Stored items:
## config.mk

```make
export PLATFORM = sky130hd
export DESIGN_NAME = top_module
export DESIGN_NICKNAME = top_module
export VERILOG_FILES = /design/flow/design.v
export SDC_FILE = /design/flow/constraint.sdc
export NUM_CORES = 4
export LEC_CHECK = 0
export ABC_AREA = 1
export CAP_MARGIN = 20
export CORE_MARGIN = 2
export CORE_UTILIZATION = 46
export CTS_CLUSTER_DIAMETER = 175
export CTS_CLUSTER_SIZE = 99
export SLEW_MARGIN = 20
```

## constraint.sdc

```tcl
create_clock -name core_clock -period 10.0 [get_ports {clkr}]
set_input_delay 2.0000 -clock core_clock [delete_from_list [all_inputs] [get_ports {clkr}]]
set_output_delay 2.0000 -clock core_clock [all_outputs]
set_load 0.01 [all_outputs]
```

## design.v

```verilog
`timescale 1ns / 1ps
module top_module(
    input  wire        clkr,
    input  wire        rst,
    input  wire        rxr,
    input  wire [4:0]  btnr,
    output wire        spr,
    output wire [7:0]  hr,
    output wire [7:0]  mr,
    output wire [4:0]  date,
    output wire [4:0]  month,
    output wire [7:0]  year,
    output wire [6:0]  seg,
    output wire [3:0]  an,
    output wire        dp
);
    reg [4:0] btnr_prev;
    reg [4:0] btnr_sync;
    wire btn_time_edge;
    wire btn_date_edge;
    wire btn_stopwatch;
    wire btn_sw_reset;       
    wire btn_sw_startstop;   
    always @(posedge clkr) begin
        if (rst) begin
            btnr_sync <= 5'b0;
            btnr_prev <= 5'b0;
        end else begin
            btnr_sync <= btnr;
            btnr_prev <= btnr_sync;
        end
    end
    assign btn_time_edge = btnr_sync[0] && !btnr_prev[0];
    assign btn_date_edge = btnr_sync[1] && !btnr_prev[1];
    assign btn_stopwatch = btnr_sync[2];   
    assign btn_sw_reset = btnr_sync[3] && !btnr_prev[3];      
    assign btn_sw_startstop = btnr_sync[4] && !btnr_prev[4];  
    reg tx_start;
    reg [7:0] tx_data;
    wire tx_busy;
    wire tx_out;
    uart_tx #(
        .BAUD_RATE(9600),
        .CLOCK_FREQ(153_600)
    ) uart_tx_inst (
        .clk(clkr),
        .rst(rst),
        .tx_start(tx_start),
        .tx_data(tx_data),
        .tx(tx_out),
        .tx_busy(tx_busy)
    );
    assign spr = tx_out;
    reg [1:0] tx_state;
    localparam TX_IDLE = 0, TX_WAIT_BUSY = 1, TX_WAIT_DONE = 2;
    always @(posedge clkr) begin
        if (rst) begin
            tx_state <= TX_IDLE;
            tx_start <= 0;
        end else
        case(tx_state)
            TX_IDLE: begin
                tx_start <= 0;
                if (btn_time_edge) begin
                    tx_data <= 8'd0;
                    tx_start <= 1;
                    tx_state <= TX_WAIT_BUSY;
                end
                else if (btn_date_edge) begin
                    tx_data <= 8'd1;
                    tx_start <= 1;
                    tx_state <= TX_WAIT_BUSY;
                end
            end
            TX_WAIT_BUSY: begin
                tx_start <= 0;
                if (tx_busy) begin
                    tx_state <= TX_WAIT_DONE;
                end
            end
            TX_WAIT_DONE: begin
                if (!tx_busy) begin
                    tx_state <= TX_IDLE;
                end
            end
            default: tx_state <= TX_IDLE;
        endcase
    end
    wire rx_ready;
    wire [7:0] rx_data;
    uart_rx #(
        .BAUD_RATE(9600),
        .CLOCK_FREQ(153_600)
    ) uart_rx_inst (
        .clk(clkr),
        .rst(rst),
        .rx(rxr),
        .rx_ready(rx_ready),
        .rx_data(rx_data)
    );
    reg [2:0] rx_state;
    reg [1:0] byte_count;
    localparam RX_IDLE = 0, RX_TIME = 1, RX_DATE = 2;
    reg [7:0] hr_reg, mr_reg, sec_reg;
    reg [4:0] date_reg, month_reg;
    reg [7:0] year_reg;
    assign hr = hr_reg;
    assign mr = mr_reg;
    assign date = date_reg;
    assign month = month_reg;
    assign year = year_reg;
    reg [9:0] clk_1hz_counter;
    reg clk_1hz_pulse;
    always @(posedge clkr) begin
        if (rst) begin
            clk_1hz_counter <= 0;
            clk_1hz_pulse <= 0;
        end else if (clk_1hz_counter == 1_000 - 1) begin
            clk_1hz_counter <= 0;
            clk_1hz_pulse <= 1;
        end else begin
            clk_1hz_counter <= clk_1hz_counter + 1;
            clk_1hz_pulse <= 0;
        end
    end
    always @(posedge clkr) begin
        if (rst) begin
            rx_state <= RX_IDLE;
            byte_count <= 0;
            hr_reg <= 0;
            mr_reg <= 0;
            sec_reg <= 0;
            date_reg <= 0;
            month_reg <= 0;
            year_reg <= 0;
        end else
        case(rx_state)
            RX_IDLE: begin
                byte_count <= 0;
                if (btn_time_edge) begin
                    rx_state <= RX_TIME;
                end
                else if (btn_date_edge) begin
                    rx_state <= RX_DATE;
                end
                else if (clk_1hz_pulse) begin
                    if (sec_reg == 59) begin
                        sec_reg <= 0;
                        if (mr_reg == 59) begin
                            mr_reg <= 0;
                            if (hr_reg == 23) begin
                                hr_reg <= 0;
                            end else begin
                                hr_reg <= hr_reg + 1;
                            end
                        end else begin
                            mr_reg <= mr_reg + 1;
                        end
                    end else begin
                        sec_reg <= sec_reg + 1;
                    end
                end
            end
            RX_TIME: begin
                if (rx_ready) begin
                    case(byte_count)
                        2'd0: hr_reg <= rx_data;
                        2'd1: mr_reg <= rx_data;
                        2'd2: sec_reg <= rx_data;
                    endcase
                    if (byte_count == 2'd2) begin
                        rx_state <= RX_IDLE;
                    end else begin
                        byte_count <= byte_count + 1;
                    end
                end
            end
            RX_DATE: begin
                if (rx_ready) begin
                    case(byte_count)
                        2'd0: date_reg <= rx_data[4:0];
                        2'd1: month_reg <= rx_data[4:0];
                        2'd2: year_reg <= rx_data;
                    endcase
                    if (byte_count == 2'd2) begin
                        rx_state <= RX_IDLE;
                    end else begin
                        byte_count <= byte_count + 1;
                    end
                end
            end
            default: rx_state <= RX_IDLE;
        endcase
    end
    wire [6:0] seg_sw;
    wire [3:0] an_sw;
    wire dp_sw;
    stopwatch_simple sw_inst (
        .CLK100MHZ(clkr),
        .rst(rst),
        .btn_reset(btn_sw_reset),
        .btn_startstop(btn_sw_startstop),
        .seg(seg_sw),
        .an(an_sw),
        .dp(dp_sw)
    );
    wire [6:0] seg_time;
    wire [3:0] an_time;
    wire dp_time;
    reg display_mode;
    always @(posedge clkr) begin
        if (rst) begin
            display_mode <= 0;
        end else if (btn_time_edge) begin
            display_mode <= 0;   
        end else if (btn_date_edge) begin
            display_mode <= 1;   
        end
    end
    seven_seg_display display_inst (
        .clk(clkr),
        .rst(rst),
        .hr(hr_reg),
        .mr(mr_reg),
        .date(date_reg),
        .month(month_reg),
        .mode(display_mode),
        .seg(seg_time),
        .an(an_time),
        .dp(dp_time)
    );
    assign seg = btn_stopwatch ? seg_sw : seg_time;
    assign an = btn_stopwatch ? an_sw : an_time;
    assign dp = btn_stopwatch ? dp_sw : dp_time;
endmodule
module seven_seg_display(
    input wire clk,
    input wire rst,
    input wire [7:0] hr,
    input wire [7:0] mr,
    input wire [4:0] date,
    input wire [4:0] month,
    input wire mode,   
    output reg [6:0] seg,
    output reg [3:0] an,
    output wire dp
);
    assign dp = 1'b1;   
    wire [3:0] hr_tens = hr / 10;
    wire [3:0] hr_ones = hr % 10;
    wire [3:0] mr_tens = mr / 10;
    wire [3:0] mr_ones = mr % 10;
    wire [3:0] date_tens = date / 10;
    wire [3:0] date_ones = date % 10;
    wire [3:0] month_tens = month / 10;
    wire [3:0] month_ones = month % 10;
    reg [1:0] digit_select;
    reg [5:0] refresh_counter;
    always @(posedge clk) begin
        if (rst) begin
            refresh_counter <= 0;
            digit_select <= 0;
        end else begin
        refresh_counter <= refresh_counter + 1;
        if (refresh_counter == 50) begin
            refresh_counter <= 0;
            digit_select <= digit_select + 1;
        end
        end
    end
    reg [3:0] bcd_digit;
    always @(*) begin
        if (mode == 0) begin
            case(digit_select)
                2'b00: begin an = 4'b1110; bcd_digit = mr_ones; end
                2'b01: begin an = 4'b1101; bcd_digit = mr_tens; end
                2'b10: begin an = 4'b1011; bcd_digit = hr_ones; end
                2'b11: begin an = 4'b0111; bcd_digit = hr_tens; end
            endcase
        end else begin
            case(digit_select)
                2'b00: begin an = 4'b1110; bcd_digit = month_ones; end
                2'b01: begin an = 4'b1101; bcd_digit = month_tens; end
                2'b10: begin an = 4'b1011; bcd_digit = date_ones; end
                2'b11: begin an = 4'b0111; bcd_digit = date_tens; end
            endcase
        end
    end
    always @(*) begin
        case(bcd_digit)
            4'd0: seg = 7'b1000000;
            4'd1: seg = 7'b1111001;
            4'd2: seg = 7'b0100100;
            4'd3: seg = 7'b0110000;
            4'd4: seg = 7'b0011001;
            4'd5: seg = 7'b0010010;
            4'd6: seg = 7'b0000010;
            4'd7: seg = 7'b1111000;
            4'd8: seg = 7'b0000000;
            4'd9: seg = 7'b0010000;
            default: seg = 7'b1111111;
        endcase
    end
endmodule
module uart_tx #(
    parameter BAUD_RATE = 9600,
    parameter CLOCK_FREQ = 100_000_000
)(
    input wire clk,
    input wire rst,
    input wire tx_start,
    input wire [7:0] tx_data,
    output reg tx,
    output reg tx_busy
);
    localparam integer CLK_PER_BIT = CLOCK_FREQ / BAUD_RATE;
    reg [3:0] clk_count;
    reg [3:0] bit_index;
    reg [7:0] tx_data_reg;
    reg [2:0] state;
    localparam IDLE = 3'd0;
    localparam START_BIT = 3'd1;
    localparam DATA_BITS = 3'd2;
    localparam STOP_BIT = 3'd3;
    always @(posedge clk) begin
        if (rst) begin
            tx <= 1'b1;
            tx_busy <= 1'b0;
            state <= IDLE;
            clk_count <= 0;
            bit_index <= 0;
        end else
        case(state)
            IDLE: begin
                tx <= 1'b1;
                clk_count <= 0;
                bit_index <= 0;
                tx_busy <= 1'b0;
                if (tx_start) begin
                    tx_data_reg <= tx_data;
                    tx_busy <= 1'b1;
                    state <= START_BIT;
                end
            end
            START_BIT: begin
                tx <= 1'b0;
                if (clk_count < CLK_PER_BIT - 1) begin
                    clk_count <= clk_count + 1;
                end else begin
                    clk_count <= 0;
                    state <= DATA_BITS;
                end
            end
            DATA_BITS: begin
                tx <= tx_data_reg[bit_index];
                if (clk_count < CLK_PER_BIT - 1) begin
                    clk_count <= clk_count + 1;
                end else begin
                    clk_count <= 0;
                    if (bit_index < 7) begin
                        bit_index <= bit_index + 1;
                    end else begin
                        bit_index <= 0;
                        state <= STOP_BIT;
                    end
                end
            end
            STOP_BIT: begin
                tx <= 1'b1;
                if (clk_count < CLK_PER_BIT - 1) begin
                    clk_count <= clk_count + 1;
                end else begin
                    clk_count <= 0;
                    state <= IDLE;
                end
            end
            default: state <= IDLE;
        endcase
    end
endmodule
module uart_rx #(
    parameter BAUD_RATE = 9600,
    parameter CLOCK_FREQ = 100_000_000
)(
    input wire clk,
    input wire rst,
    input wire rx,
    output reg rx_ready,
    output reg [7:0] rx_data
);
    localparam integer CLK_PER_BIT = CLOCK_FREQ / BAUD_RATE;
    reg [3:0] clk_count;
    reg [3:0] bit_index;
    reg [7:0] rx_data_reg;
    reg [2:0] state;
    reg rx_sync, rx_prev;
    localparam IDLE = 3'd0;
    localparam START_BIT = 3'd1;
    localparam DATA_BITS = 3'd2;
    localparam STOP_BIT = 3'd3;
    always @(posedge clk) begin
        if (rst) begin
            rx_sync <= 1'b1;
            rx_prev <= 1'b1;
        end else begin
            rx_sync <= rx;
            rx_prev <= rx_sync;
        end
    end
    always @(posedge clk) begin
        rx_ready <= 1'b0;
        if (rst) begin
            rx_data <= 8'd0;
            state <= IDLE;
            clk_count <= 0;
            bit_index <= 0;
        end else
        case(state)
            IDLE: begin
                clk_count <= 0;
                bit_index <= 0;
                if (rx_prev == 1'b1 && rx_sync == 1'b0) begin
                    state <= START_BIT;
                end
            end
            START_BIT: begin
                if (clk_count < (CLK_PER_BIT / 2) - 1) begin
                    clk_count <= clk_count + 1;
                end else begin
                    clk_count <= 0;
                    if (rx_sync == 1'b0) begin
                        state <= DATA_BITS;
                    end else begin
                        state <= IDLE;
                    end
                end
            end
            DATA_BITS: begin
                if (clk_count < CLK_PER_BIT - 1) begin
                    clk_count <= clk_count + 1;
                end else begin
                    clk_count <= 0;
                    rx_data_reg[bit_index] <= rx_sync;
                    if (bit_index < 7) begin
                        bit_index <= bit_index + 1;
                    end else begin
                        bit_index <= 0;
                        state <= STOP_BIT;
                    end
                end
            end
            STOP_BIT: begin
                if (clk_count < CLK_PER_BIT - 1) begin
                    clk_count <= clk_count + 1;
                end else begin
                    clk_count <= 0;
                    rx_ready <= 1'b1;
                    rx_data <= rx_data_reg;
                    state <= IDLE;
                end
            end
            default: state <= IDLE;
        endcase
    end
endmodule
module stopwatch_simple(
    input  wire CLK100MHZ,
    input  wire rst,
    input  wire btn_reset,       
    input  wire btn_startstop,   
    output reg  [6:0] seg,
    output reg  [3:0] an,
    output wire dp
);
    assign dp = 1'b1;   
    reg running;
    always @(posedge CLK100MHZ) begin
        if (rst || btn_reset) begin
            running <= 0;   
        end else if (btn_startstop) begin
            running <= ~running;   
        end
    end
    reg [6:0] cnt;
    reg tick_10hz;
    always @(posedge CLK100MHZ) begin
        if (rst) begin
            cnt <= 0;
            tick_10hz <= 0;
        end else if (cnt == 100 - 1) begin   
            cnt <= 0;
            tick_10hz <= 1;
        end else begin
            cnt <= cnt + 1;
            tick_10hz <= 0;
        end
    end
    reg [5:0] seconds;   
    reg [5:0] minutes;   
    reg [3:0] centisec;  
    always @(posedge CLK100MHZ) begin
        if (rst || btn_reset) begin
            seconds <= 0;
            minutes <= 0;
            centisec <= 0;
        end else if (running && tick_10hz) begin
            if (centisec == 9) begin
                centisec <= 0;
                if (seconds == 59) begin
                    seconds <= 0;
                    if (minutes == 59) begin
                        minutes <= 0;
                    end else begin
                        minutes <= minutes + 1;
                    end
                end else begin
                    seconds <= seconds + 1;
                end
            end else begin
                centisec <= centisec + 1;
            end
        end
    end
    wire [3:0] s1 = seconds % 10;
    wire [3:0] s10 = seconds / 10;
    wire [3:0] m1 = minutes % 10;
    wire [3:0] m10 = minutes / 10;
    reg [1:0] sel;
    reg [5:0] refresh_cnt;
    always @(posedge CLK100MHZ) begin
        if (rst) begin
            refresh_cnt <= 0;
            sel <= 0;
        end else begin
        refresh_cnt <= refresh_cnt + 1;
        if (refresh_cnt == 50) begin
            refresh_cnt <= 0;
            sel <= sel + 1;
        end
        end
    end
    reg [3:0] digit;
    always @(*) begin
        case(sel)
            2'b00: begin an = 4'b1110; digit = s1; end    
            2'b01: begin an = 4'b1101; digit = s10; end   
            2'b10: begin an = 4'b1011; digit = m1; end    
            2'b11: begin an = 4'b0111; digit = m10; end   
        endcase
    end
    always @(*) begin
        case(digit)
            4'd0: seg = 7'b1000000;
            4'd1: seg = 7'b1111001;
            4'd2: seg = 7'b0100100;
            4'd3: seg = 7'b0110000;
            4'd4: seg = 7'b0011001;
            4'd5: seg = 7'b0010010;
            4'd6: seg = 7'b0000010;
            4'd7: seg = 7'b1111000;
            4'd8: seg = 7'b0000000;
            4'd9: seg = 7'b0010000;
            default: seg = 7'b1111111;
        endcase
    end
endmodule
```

- Exercise details -
Review the entries above and return every line where "constraint" appears.

- Solution to this problem -
export SDC_FILE = /design/flow/constraint.sdc
## constraint.sdc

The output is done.